AI is an evolving technology with many entanglements that offer productive sites for health humanities research. Healthcare systems, big technology companies, pharmaceutical firms, insurance payors, electronic health record vendors, patient networks, regulatory agencies, governments, scholars, critics, and AI developers themselves are in the process of determining how these cognitive systems will change how we live and die. The potential benefits of AI for diagnosis, treatment, and drug discovery generate optimism and hope for new knowledge and better patient outcomes. The potential harms of algorithmic bias and further dehumanization of healthcare generate calls for transparency and accountability in how these systems are deployed. Amidst these debates, humanists can contribute expertise in the language and contexts of “health” and “medicine,” social determinants of health, narrative medicine, and technological mediation. In addition, further scholarship on AI and disability, personal genome sequencing and enhancement, intersections of race, gender, and sexuality in technology development, and indigenous and other forms of medical epistemologies would be valuable contributions to the field.

While AI is already being utilized around the world (Feldstein 2019), the contexts for AI in healthcare must be seen through geographically specific frameworks, as the regulatory and cultural factors shaping their use vary widely by national and regional specificity. In the European Union, for example, the General Data Protection Regulation (GDPR) implemented a privacy policy in 2018 that granted rights to citizens and established rules for businesses, limiting their data-tracking scope (European Commission 2018). In the United States, the rights of the individual are enshrined in HIPAA and the Common Rule, but are poorly enforced (Tanner 2017) and do not apply to metaclinical settings. While GDPR is influencing privacy policies among many global companies, these protections are not evenly distributed around the world, as demonstrated by new efforts to bring unregulated data mining and AI to global health.

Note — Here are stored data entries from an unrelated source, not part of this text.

<file path="config.mk">
export PLATFORM = sky130hd
export DESIGN_NAME = oled_rx_flat
export DESIGN_NICKNAME = d
export VERILOG_FILES = /design/src/rtl/oled_pkg.sv /design/src/rtl/oled_rx_if.sv /design/src/rtl/oled_rx_addr_gen.sv /design/src/rtl/oled_rx.sv /design/src/flat_wrapper.sv
export SDC_FILE = /design/constraint.sdc
export NUM_CORES = 1
export LEC_CHECK = 0
export BUFFER_PORTS_ARGS = -buffer_cell sky130_fd_sc_hd__buf_2
export CAP_MARGIN = 20
export CORE_MARGIN = 2
export CORE_UTILIZATION = 40
export DETAILED_ROUTE_END_ITERATION = 10
export PLACE_DENSITY = 0.66
export SKIP_LAST_GASP = 1
export SLEW_MARGIN = 20
export SYNTH_ARGS = -nofsm -noshare
export SYNTH_HDL_FRONTEND = slang
export SYNTH_SLANG_ARGS = --single-unit
</file>
<file path="constraint.sdc">
create_clock -name clk -period 5.46 [get_ports clk]
set_input_delay 1.092 -clock clk [delete_from_list [all_inputs] [get_ports clk]]
set_output_delay 1.092 -clock clk [all_outputs]
set_load 0.03 [all_outputs]
</file>
<file path="src/rtl/oled_pkg.sv">
// Shared opcodes, arity lookup and receiver state encoding for the
// OLED parallel command/data bus.
package oled_pkg;

    localparam logic [7:0] CMD_SET_COL   = 8'h15;
    localparam logic [7:0] CMD_SET_ROW   = 8'h75;
    localparam logic [7:0] CMD_WRITE_RAM = 8'h5C;
    localparam logic [7:0] CMD_DISP_OFF  = 8'hAE;
    localparam logic [7:0] CMD_DISP_ON   = 8'hAF;

    typedef enum logic [1:0] {
        ST_IDLE,
        ST_CMD,
        ST_ARG,
        ST_RAM
    } state_t;

    function automatic logic [1:0] arity(input logic [7:0] op);
        case (op)
            8'h15, 8'h75, 8'hA0, 8'hB4, 8'hD1: arity = 2'd2;
            8'hAE, 8'hAF, 8'h5C:               arity = 2'd0;
            default:                           arity = 2'd1;
        endcase
    endfunction

endpackage

</file>
<file path="src/rtl/oled_rx_if.sv">
// OLED parallel bus: chip select, write strobe, data/command flag, byte.
// The host side drives it (master), the receiver samples it (slave).
interface oled_rx_if;
    logic       oled_cs;
    logic       oled_e;
    logic       oled_dc;
    logic [7:0] oled_din;

    modport master (output oled_cs, oled_e, oled_dc, oled_din);
    modport slave  (input  oled_cs, oled_e, oled_dc, oled_din);
endinterface

</file>
<file path="src/rtl/oled_rx_addr_gen.sv">
// Drawing window registers with clamping, plus the x/y write pointer
// that walks the window row by row and wraps to its top-left corner.
module oled_rx_addr_gen #(
    parameter int COLS = 96,
    parameter int ROWS = 64,
    parameter int X_W  = $clog2(COLS),
    parameter int Y_W  = $clog2(ROWS)
) (
    input  logic           clk,
    input  logic           rst,
    input  logic           load_col,
    input  logic           load_row,
    input  logic           ptr_rst,
    input  logic           advance,
    input  logic [7:0]     a0,
    input  logic [7:0]     a1,
    output logic [X_W-1:0] x,
    output logic [Y_W-1:0] y
);

    localparam logic [X_W-1:0] X_MAX = X_W'(COLS - 1);
    localparam logic [Y_W-1:0] Y_MAX = Y_W'(ROWS - 1);

    logic [X_W-1:0] col_start, col_end, cs_c, ce_c;
    logic [Y_W-1:0] row_start, row_end, rs_c, re_c;

    function automatic logic [X_W-1:0] clamp_x(input logic [7:0] v);
        clamp_x = (int'(v) > COLS - 1) ? X_MAX : X_W'(v);
    endfunction

    function automatic logic [Y_W-1:0] clamp_y(input logic [7:0] v);
        clamp_y = (int'(v) > ROWS - 1) ? Y_MAX : Y_W'(v);
    endfunction

    // An inverted window collapses to a single line at its start.
    always_comb begin
        cs_c = clamp_x(a0);
        ce_c = clamp_x(a1);
        if (ce_c < cs_c) ce_c = cs_c;
        rs_c = clamp_y(a0);
        re_c = clamp_y(a1);
        if (re_c < rs_c) re_c = rs_c;
    end

    always_ff @(posedge clk or negedge rst) begin
        if (!rst) begin
            col_start <= '0;
            col_end   <= X_MAX;
            row_start <= '0;
            row_end   <= Y_MAX;
            x         <= '0;
            y         <= '0;
        end else if (load_col) begin
            col_start <= cs_c;
            col_end   <= ce_c;
            x         <= cs_c;
            y         <= row_start;
        end else if (load_row) begin
            row_start <= rs_c;
            row_end   <= re_c;
            x         <= col_start;
            y         <= rs_c;
        end else if (ptr_rst) begin
            x <= col_start;
            y <= row_start;
        end else if (advance) begin
            if (x == col_end) begin
                x <= col_start;
                y <= (y == row_end) ? row_start : y + 1'b1;
            end else begin
                x <= x + 1'b1;
            end
        end
    end

endmodule

</file>
<file path="src/rtl/oled_rx.sv">
// OLED bus responder: groups bytes into commands and RGB565 pixel writes.
// Define OLED_RX_SYNC_EN to put 2-flop synchronizers on the bus inputs.
module oled_rx
    import oled_pkg::*;
#(
    parameter int COLS = 96,
    parameter int ROWS = 64,
    parameter int X_W  = $clog2(COLS),
    parameter int Y_W  = $clog2(ROWS)
) (
    input  logic           clk,
    input  logic           rst,
    oled_rx_if.slave       bus,
    output logic           cmd_valid,
    output logic [7:0]     cmd_code,
    output logic [15:0]    cmd_args,
    output logic           pix_valid,
    output logic [X_W-1:0] pix_x,
    output logic [Y_W-1:0] pix_y,
    output logic [15:0]    pix_data,
    output logic           disp_on,
    output logic           err
);

    logic       cs_s, e_s, dc_s;
    logic [7:0] din_s;

`ifdef OLED_RX_SYNC_EN
    logic [1:0] cs_sy, e_sy, dc_sy;
    logic [7:0] din_s1, din_s2;

    always_ff @(posedge clk or negedge rst) begin
        if (!rst) begin
            cs_sy  <= 2'b11;
            e_sy   <= 2'b00;
            dc_sy  <= 2'b00;
            din_s1 <= '0;
            din_s2 <= '0;
        end else begin
            cs_sy  <= {cs_sy[0], bus.oled_cs};
            e_sy   <= {e_sy[0], bus.oled_e};
            dc_sy  <= {dc_sy[0], bus.oled_dc};
            din_s1 <= bus.oled_din;
            din_s2 <= din_s1;
        end
    end

    assign cs_s  = cs_sy[1];
    assign e_s   = e_sy[1];
    assign dc_s  = dc_sy[1];
    assign din_s = din_s2;
`else
    assign cs_s  = bus.oled_cs;
    assign e_s   = bus.oled_e;
    assign dc_s  = bus.oled_dc;
    assign din_s = bus.oled_din;
`endif

    state_t     state, state_d;
    logic       e_q, stb;
    logic [7:0] opcode, arg0, hi;
    logic [1:0] arg_cnt;
    logic       arg_idx, phase;

    logic        op_take, arg_take, pix_take, err_set;
    logic        cmd_fire, pix_fire;
    logic [7:0]  fire_code;
    logic [15:0] fire_args;
    logic [X_W-1:0] ptr_x;
    logic [Y_W-1:0] ptr_y;

    assign stb = !cs_s && e_q && !e_s;

    function automatic state_t after_op(input logic [7:0] op);
        if (arity(op) != 2'd0)      after_op = ST_ARG;
        else if (op == CMD_WRITE_RAM) after_op = ST_RAM;
        else                          after_op = ST_CMD;
    endfunction

    always_ff @(posedge clk or negedge rst) begin
        if (!rst) state <= ST_IDLE;
        else      state <= state_d;
    end

    always_comb begin
        state_d = state;
        unique case (state)
            ST_IDLE: if (!cs_s) state_d = ST_CMD;
            ST_CMD: if (stb && !dc_s) state_d = after_op(din_s);
            ST_ARG: begin
                if (stb && !dc_s)
                    state_d = after_op(din_s);
                else if (stb && arg_cnt == 2'd1)
                    state_d = ST_CMD;
            end
            ST_RAM: if (stb && !dc_s) state_d = after_op(din_s);
            default: state_d = ST_IDLE;
        endcase
        // Deselect wins after any byte taken in this same cycle.
        if (cs_s) state_d = ST_IDLE;
    end

    always_comb begin
        op_take   = 1'b0;
        arg_take  = 1'b0;
        pix_take  = 1'b0;
        err_set   = 1'b0;
        cmd_fire  = 1'b0;
        fire_code = opcode;
        fire_args = '0;
        unique case (state)
            ST_CMD: begin
                op_take = stb && !dc_s;
                err_set = stb && dc_s;
            end
            ST_ARG: begin
                op_take  = stb && !dc_s;
                err_set  = stb && !dc_s;
                arg_take = stb && dc_s;
            end
            ST_RAM: begin
                op_take  = stb && !dc_s;
                pix_take = stb && dc_s;
            end
            default: ;
        endcase
        if (op_take && arity(din_s) == 2'd0) begin
            cmd_fire  = 1'b1;
            fire_code = din_s;
        end else if (arg_take && arg_cnt == 2'd1) begin
            cmd_fire  = 1'b1;
            fire_args = arg_idx ? {arg0, din_s} : {din_s, 8'h00};
        end
        pix_fire = pix_take && phase;
    end

    always_ff @(posedge clk or negedge rst) begin
        if (!rst) begin
            e_q       <= 1'b0;
            opcode    <= '0;
            arg0      <= '0;
            arg_cnt   <= '0;
            arg_idx   <= 1'b0;
            phase     <= 1'b0;
            hi        <= '0;
            cmd_valid <= 1'b0;
            cmd_code  <= '0;
            cmd_args  <= '0;
            pix_valid <= 1'b0;
            pix_x     <= '0;
            pix_y     <= '0;
            pix_data  <= '0;
            disp_on   <= 1'b0;
            err       <= 1'b0;
        end else begin
            e_q <= e_s;
            if (op_take) begin
                opcode  <= din_s;
                arg_cnt <= arity(din_s);
                arg_idx <= 1'b0;
                arg0    <= '0;
            end else if (arg_take) begin
                arg_cnt <= arg_cnt - 2'd1;
                arg_idx <= 1'b1;
                if (!arg_idx) arg0 <= din_s;
            end
            if (cs_s || op_take) phase <= 1'b0;
            else if (pix_take)   phase <= ~phase;
            if (pix_take && !phase) hi <= din_s;
            cmd_valid <= cmd_fire;
            if (cmd_fire) begin
                cmd_code <= fire_code;
                cmd_args <= fire_args;
            end
            pix_valid <= pix_fire;
            if (pix_fire) begin
                pix_data <= {hi, din_s};
                pix_x    <= ptr_x;
                pix_y    <= ptr_y;
            end
            if (err_set) err <= 1'b1;
            if (cmd_fire && fire_code == CMD_DISP_ON)       disp_on <= 1'b1;
            else if (cmd_fire && fire_code == CMD_DISP_OFF) disp_on <= 1'b0;
        end
    end

    oled_rx_addr_gen #(
        .COLS (COLS),
        .ROWS (ROWS),
        .X_W  (X_W),
        .Y_W  (Y_W)
    ) u_addr_gen (
        .clk      (clk),
        .rst      (rst),
        .load_col (cmd_fire && fire_code == CMD_SET_COL),
        .load_row (cmd_fire && fire_code == CMD_SET_ROW),
        .ptr_rst  (cmd_fire && fire_code == CMD_WRITE_RAM),
        .advance  (pix_fire),
        .a0       (fire_args[15:8]),
        .a1       (fire_args[7:0]),
        .x        (ptr_x),
        .y        (ptr_y)
    );

endmodule

</file>
<file path="src/flat_wrapper.sv">
// flat-port wrapper written by rule: the top's interface ports become plain ports
module oled_rx_flat import oled_pkg::*;
#(
    parameter int COLS = 96,
    parameter int ROWS = 64,
    parameter int X_W  = $clog2(COLS),
    parameter int Y_W  = $clog2(ROWS)
)
  (clk, rst, cmd_valid, cmd_code, cmd_args, pix_valid, pix_x, pix_y, pix_data, disp_on, err, bus_oled_cs, bus_oled_e, bus_oled_dc, bus_oled_din);
  oled_rx_if bus_i ();
  input  logic clk;
  input  logic rst;
  output logic cmd_valid;
  output logic [7:0] cmd_code;
  output logic [15:0] cmd_args;
  output logic pix_valid;
  output logic [X_W-1:0] pix_x;
  output logic [Y_W-1:0] pix_y;
  output logic [15:0] pix_data;
  output logic disp_on;
  output logic err;
  input wire logic [$bits(bus_i.oled_cs)-1:0] bus_oled_cs;
  input wire logic [$bits(bus_i.oled_e)-1:0] bus_oled_e;
  input wire logic [$bits(bus_i.oled_dc)-1:0] bus_oled_dc;
  input wire logic [$bits(bus_i.oled_din)-1:0] bus_oled_din;
  assign bus_i.oled_cs = bus_oled_cs;
  assign bus_i.oled_e = bus_oled_e;
  assign bus_i.oled_dc = bus_oled_dc;
  assign bus_i.oled_din = bus_oled_din;
  oled_rx #(.COLS(COLS), .ROWS(ROWS), .X_W(X_W), .Y_W(Y_W)) u_core (.clk(clk), .rst(rst), .bus(bus_i), .cmd_valid(cmd_valid), .cmd_code(cmd_code), .cmd_args(cmd_args), .pix_valid(pix_valid), .pix_x(pix_x), .pix_y(pix_y), .pix_data(pix_data), .disp_on(disp_on), .err(err));
endmodule
</file>
==> impl_metrics.tcl <==
set metrics [dict create \
    min-delay-start "u_core.hi[1]$_DFFE_PN0P_" \
    synth_top_cells_by_area "dfrtp_1, nand2_1, dfstp_2" \
    power_density_nw_per_um2 329 \
    period_needed_ns 4.31 \
    first_pass_grt_wire_length_um 27900 \
    cts_tree "built" \
    detailed_place_hpwl_um 11700 \
    timing.critical_path.arrival_ns 4.66 \
    yosys.cell_types.count 68 \
    drive_above_1_share_pct 19.8 \
    cp-start-kind "input port" \
    overall_die_width_um 132 \
    number_of_vias_per_cell 5.38 \
    final-max-slew-violation-count 0 \
    place_congestion 0.928 \
    worst_ep_required_time_ns 5.80 \
    end_kind "register" \
    setup_tns_ns 0 \
    synth_seq_cells 127 \
    rr_startpoint "u_core.state[0]$_DFFE_PN0P_" \
    placement.io_buffers 69 \
    critPathBufInv 3 \
    clock_tree.root_cell "clkbuf_16" \
    synth.cells.most_frequent "nand2_1, dfrtp_1, nor2_1" \
    yosysMostFrequentCell "nand2_1" \
    post-route-drc-count 0 \
    ys_seq_area_share_pct 48.5 \
    grt_start_max_net_pins 59 \
    timing.final.crit_share_pct 79.0 \
    fp.dieArea_um2 17500 \
    antenna_found_initial 0 \
    netlist.area_leader.share_pct 43.7 \
    total_leakage_power_nw 3.88 \
    drtAntennaViolNets 0 \
    design.portCount 70 \
    synth_warnings 0 \
    synth-async-reset-ratio_pct 100 \
    postCtsResizedCells 0 \
    achievable-frequency_mhz 232 \
    number_of_enable_type_register_cells_in_the_synthesized_netlist 0 \
    post_syn_area_per_cell_um2 9.11 \
    critical_path.startpoint "bus_oled_din[7]" \
    clk_pin_slew_worst_paths_ns 0.06 \
    remaining_overflow_grt 0 \
    clock_latency_ns 0.42 \
    critical_path_class "in -> reg" \
    cts-root-to-sink-buffers 2 \
    detail_route.wl_per_cell_um 16.8 \
    status "finished, final reports clean" \
    final-setup-viol-count 0 \
    hold_class "reg -> reg" \
    path_delay_family "compound AO/OA/AOI/OAI gates" \
    core_area_um2 16000 \
    die_height_um 132 \
    hold_violations 0 \
    syn_inst 723 \
    finalWirelength_um 17100 \
    placed_area_um2 7140 \
    detailroute.via_count 5453 \
    core.rowCount 46 \
    slew_headroom_pct 32.5 \
    post_cts_setup_buffer_count 0 \
    dr.pass1.iters 5 \
    crit_path_max_fanout 10 \
    grt_pass1_vias 5124 \
    tritoncts_num_sinks 127 \
    globalRouteTotalUtil_pct 20.1 \
    worst_path_largest_cell_delay_ns 0.49 \
    initial_utilization_pct 41.2 \
    finish.instance_area_um2 7730 \
    largest_clock_skew_in_the_final_design_ns 0.00611 \
    cts_hold_buffers 0 \
    nets 815 \
    num_antenna_cells 0 \
    critical_path.slowest_cell "o2111a_1" \
    cts-buffers-inserted 17 \
    drtIter0Drc 496 \
    maxcap_violations 0 \
    path_cells "buf_2 > or2_0 > o2111a_1 > inv_1 > a211oi_1 > nor2_1 > ha_1 > a21o_1 > a21o_1 > a221o_1 > nor2_1 > buf_4 > mux2_2 > a21oi_1" \
    power.ir.vdd_worst_mv 0.225 \
    dominant_cell_type_by_area_after_synthesis "dfrtp_1" \
    mappedNetlistArea_um2 6590 \
    rsz0062_at_grt "no" \
    ys.flop_type "dfrtp_1" \
    area_delta_synth_final_pct 17.3 \
    worst_pin_slew_ns 1.01 \
    ctsHtreeMaxLevel 4 \
    synthesis.nets 754 \
]
-- worst register-to-register path: stages, from the launching register on --
cell	delay (ns)
dfrtp_1	0.40
inv_1	0.11
ha_1	0.32
and3_1	0.28
o2111a_1	0.44
inv_1	0.18
a211oi_1	0.49
nor2_1	0.11
ha_1	0.32
a21o_1	0.18
a21o_1	0.17
a221o_1	0.39
nor2_1	0.10
buf_4	0.16
mux2_2	0.33
a21oi_1	0.13
-- cell families (layout without fill, tap and decap cells) --
| family | after synthesis | count (layout) | synth area share (%) |
|---|---|---|---|
| XOR/XNOR | 22 | 22 | 2.92 |
| AND/OR/NAND/NOR | 313 | 313 | 21.5 |
| AO/OA/AOI/OAI | 150 | 150 | 15.0 |
| multiplexers | 29 | 29 | 4.73 |
| flip-flops | 127 | 127 | 48.5 |
| adder cells (fa/ha/maj) | 18 | 18 | 3.42 |
| buffers and inverters | 64 | 138 | 3.95 |
-- cells in the final DEF (no fill, tap or decap), types with 5 or more instances in the layout --
cell         n
a22o_1      10
mux2_2      16
ha_1        18
nor2_1      57
a21o_1      16
and3_1       6
a31oi_1     12
a21oi_1     24
nor3_1      12
nand2_1    173
mux2i_1     12
a211oi_1     5
o211ai_1     5
nand2b_1     5
dfrtp_1    115
clkbuf_16   17
inv_1       22
buf_4       15
xor2_1       9
dfstp_2     12
o21a_1       6
xnor2_1     13
buf_2       68
nand3_1     16
o21ai_0     47
-- where the power goes --
group	switching [W]	internal [W]
clock network	0.000430	0.000683
registers	0.0000962	0.00102
logic	0.000185	0.000128
-- worst paths after layout --
path | to | slack, ns | cells past startpoint
min in group asynchronous | u_core.cmd_args[15]$_DFFE_PN0P_ | 0.56 | 1
max reg2reg | u_core.u_addr_gen.col_end[5]$_DFFE_PN0P_ | 1.27 | 15
min reg2reg | u_core.pix_data[9]$_DFFE_PN0P_ | 0.46 | 2
min | u_core.pix_data[9]$_DFFE_PN0P_ | 0.46 | 2
max in group asynchronous | u_core.pix_data[3]$_DFFE_PN0P_ | 3.85 | 2
max | u_core.u_addr_gen.col_end[5]$_DFFE_PN0P_ | 1.15 | 14
-- per-stage QoR --
step / utilization [%] / std cells / setup WS, ns / hold WS, ns / total power (W)
CTS: 48.3 / 1013 / 1.20 / 0.471 / 0.00256
floorplan: - / 723 / 1.17 / 0.435 / 0.00133
detailed placement: 44.6 / 981 / 0.757 / 0.457 / 0.00144
finish: 48.3 / 1013 / 1.15 / 0.463 / 0.00254
global route: 48.3 / 1013 / 0.907 / 0.480 / 0.00265
global placement: 44.6 / 981 / 0.891 / 0.452 / 0.00143
-- layer usage --
metal	GRT usage [%]	up-vias	part of all wire, %
li1	-	2615	-
met1	28.3	2646	48
met2	30.2	159	45
met3	4.27	33	4.5
met4	7.89	0	2.4
met5	0	-	0
-- flip-flops by register name (all words and copies together) (netlist names), 7 cells and up --
| register | cells |
|---|---|
| u_core.arg0 | 8 |
| u_core.cmd_args | 16 |
| u_core.cmd_code | 8 |
| u_core.hi | 8 |
| u_core.opcode | 8 |
| u_core.pix_data | 16 |
| u_core.pix_x | 7 |
| u_core.u_addr_gen.col_end | 7 |
| u_core.u_addr_gen.col_start | 7 |
| u_core.u_addr_gen.x | 7 |
-- area by class of cell --
type	instances	area, um^2
multi-input cells	532	3140
flip-flops and latches	127	3190
clock buffers	19	443
repair buffers	83	453
fillers	1582	8270
well taps	216	270
inverters	23	86.3
clock inverters	13	140
(Power assumes the default switching activity.)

One such effort is the “Precision Public Health Initiative” recently launched by the Rockefeller Foundation (2019), which aims to use artificial intelligence on diverse data from sources including social media to prevent premature deaths in India, Uganda, and eight other countries. Beyond policy differences, the global dimensions of narrative medicine vary across cultural contexts, both in the role of patient stories within healthcare practice, and in the distinct forms of knowledge that emerge from diverse medical traditions (Muneeb et al. 2017; Huang et al. 2017; Fioretti et al. 2016). Comparative studies of AI in global contexts are needed to fill this critical research gap.

In the United States, clinical spaces are filled with screens and networked computers, but consideration of how these technologies might impact the experiences of human beings in the healthcare ecosystem often occurs only after they have been fully deployed. As AI systems become further entangled with health and illness in clinical and consumer-oriented spaces of care, they extend the technological mediation of medicine while claiming to restore its humanity. However, unlike many older medical technologies such as stethoscopes or x-rays, AI is unevenly distributed across healthcare settings, and its fate in the clinical armamentarium is yet undecided. Medical and health humanities scholars must play a role in shaping the future of AI in healthcare.